Los problemas más comunes de la piel

Los problemas más comunes de la piel

 

La piel es un espejo que refleja lo que ocurre en el interior de nuestro cuerpo. Y si bien todas pretendemos tener una piel libre de imperfecciones, es importante que tengamos en cuenta que los problemas de la piel, como las pequeñas arrugas, el acné, la resequedad y la falta de luminosidad, son advertencias que el cuerpo nos envía, alertándonos que hay un desequilibrio en su interior que necesitamos combatir.

Las distintas señales que nos muestra la piel pueden ayudarnos a identificar que quizás necesitemos una desintoxicación, que nuestra dieta no nos aporta los nutrientes que necesitamos en cantidad suficiente o incluso que debemos reducir el nivel de estrés en nuestra vida. Solo debemos prestarle atención y tomar las medidas necesarias para devolverla a su estado natural. Estos son los principales desequilibrios que afectan a la piel y que reflejan los que sufre el cuerpo:

Acné: por lo general aparece cuando el cuerpo tiene que enfrentarse y deshacerse de una mayor cantidad de toxinas de las que es capaz de manejar. También algunas enfermedades de la piel se manifiestan de esta manera, produciendo infecciones en los poros y provocando pequeñas erupciones.

Resequedad: aunque nuestra piel cambia a medida que envejecemos, las pequeñas arrugas y manchas oscuras son, la mayoría de las veces, señales de un problema de deshidratación y deficiencias nutricionales. Para contrarrestarlas, es fundamental beber mucha agua a lo largo del día e hidratar nuestra piel con emulsiones con Vitamina A, que contribuyan a garantizar su humectación, elasticidad y uniformidad.

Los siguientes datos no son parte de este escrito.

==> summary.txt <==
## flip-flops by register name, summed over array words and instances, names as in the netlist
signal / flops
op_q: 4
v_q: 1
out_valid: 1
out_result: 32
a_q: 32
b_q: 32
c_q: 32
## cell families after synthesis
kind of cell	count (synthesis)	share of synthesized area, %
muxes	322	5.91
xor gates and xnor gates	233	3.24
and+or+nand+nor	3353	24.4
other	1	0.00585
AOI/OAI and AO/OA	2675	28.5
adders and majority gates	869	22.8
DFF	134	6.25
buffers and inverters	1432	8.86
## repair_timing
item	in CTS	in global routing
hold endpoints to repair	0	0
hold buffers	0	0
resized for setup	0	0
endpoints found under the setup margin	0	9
Context: an optimization exercise on an open-source flow, tuned for small area and a short achievable clock period. The choices shown serve that exercise and are no tape-out recipe.
Function was checked by simulation only, so behaviour that the tests miss may differ from the original.

<file path="flow/run.sh">
#!/bin/bash
# synth_recipe.tcl (not shown) runs the flow's synth.tcl, then flattens the netlist and writes it again
# the make line also repeats each setting of config.mk as NAME=value (left out here)
make -C /OpenROAD-flow-scripts/flow DESIGN_CONFIG=/design/flow/config.mk WORK_HOME=/design/flow/orfs CLKGATE_MAP_FILE= SYNTH_SCRIPT=/design/flow/synth_recipe.tcl finish
</file>
<file path="flow/config.mk">
export PLATFORM = sky130hd
export DESIGN_NAME = dram_addr_map
export DESIGN_NICKNAME = dram_addr_map
export VERILOG_FILES = /design/flow/design.v
export SDC_FILE = /design/flow/constraint.sdc
export NUM_CORES = 4
export LEC_CHECK = 0
export CAP_MARGIN = 20
export CORE_MARGIN = 2
export CORE_UTILIZATION = 40
export SLEW_MARGIN = 20
</file>
<file path="flow/design.v">
module dram_addr_map (
    input  wire        clk,
    input  wire        rst,             
    input  wire [1:0]  cfg_bays,        
    input  wire [1:0]  cfg_first_quad,  
    input  wire [15:0] cfg_chan_mask,   
    input  wire [9:0]  cfg_cap_gib,     
    input  wire [2:0]  cfg_log2_nr,     
    input  wire        in_valid,
    input  wire [42:0] in_pa,
    output reg         out_valid,
    output reg  [3:0]  out_bay,
    output reg  [15:0] out_set,
    output reg  [20:0] out_tag,
    output reg         out_edge,
    output reg  [1:0]  out_slot,
    output reg  [3:0]  out_chan,
    output reg  [32:0] out_line,
    output reg         out_sub,
    output reg  [10:0] out_col,
    output reg  [2:0]  out_bg,
    output reg  [1:0]  out_bank,
    output reg  [3:0]  out_rank,
    output reg  [19:0] out_row
);
    localparam [37:0] HOLE_BASE = 38'd4194303;   
    localparam [42:0] FOUR_GIB  = 43'h001_0000_0000;
    reg        s0_valid;
    reg [42:0] s0_pa;
    always @(posedge clk) begin
        if (rst) s0_valid <= 1'b0;
        else     s0_valid <= in_valid;
        s0_pa <= in_pa;
    end
    wire [34:0] u = s0_pa[42:8];
    wire [1:0]  q = s0_pa[7:6] ^ s0_pa[15:14] ^ s0_pa[23:22]
                  ^ s0_pa[31:30] ^ s0_pa[39:38];
    wire [1:0]  t = u % 3;
    wire [34:0] d = u / 3;
    reg  [3:0]  idx;       
    reg  [2:0]  m;         
    reg  [1:0]  r;         
    reg  [15:0] set_idx;
    reg  [20:0] tag;
    always @(*) begin
        case (cfg_bays)
            2'd0: begin    
                idx     = {t, 2'b00} + {2'b00, q};
                m       = 3'd1;
                r       = 2'd0;
                set_idx = d[15:0];
                tag     = {2'b00, d[34:16]};
            end
            2'd1: begin    
                idx     = {1'b0, t, 1'b0} + {3'b000, q[0]};
                m       = 3'd2;
                r       = {1'b0, s0_pa[7]};
                set_idx = {d[14:0], s0_pa[7]};
                tag     = {1'b0, d[34:15]};
            end
            default: begin  
                idx     = {2'b00, t};
                m       = 3'd4;
                r       = s0_pa[7:6];
                set_idx = {d[13:0], s0_pa[7:6]};
                tag     = d[34:14];
            end
        endcase
    end
    wire [1:0] qpos = idx / 3;             
    wire [1:0] j    = idx % 3;             
    wire [3:0] bay  = 4'd3 * {2'b00, cfg_first_quad} + idx;
    wire [1:0] quad = cfg_first_quad + qpos;
    reg [1:0] a_k;
    always @(*) begin
        case (cfg_bays)
            2'd0:    a_k = (qpos == 2'd0) ? 2'd3 : (qpos == 2'd1) ? 2'd1 : 2'd0;
            2'd1:    a_k = (qpos == 2'd0) ? 2'd2 : 2'd0;
            default: a_k = 2'd1;
        endcase
    end
    wire [37:0] z_raw  = m * (3 * {3'b000, d} + {36'd0, j}) + {36'd0, r};
    wire [37:0] z_hole = m * (HOLE_BASE + {36'd0, a_k});
    wire [37:0] z      = (s0_pa >= FOUR_GIB) ? z_raw - z_hole : z_raw;
    reg        s1_valid;
    reg [3:0]  s1_bay;
    reg [15:0] s1_set;
    reg [20:0] s1_tag;
    reg [1:0]  s1_quad;
    reg [37:0] s1_z;
    always @(posedge clk) begin
        if (rst) s1_valid <= 1'b0;
        else     s1_valid <= s0_valid;
        s1_bay  <= bay;
        s1_set  <= set_idx;
        s1_tag  <= tag;
        s1_quad <= quad;
        s1_z    <= z;
    end
    wire [3:0] mask = cfg_chan_mask[4*s1_quad +: 4];
    wire [2:0] n    = mask[0] + mask[1] + mask[2] + mask[3];
    wire [37:0] n_lines = ({28'd0, cfg_cap_gib} * n) << 24;
    wire        in_edge = s1_z >= n_lines;
    wire [37:0] slot    = s1_z - n_lines;
    reg [37:0] x_full;
    reg [1:0]  zmod;
    always @(*) begin
        case (n)
            3'd1:    begin x_full = s1_z;      zmod = 2'd0;          end
            3'd2:    begin x_full = s1_z >> 1; zmod = {1'b0, s1_z[0]}; end
            3'd3:    begin x_full = s1_z / 3;  zmod = s1_z % 3;      end
            default: begin x_full = s1_z >> 2; zmod = s1_z[1:0];     end
        endcase
    end
    wire [1:0] entry = in_edge ? 2'd0 : zmod;
    reg  [1:0] cpos;
    reg  [2:0] seen;
    integer    b;
    always @(*) begin
        cpos = 2'd0;
        seen = 3'd0;
        for (b = 0; b < 4; b = b + 1) begin
            if (mask[b]) begin
                if (seen == {1'b0, entry}) cpos = b[1:0];
                seen = seen + 3'd1;
            end
        end
    end
    wire [32:0] x    = x_full[32:0];
    wire [19:0] xh   = x[32:13];
    wire [19:0] row  = xh >> cfg_log2_nr;
    wire [19:0] rank = xh & ~(20'hFFFFF << cfg_log2_nr);
    wire [6:0]  cb   = {x[10:6], x[2:1]};
    always @(posedge clk) begin
        if (rst) out_valid <= 1'b0;
        else     out_valid <= s1_valid;
        out_bay  <= s1_bay;
        out_set  <= s1_set;
        out_tag  <= s1_tag;
        out_edge <= in_edge;
        out_slot <= slot[1:0];
        out_chan <= {s1_quad, cpos};
        out_line <= x;
        out_sub  <= x[0];
        out_col  <= {cb, 4'b0000};
        out_bg   <= x[5:3] ^ row[2:0];
        out_bank <= x[12:11] ^ row[4:3];
        out_rank <= rank[3:0];
        out_row  <= row;
    end
endmodule
</file>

Falta de luminosidad: nuestra piel está expuesta a una gran cantidad de toxinas que es necesario remover para mantenerla sana y brillante. Para lograrlo, podemos utilizar una esponja vegetal cuando nos duchamos. Así lograremos eliminar las células muertas y las impurezas que le dan un aspecto apagado.

Otros consejos a tener en cuenta para lucir una piel más saludable incluyen: llevar una dieta balanceada, reducir los niveles de estrés y asegurarnos de tener un buen descanso todos los días. De esta manera lograremos que nuestra piel luzca brillante, hidratada y saludable por mucho más tiempo.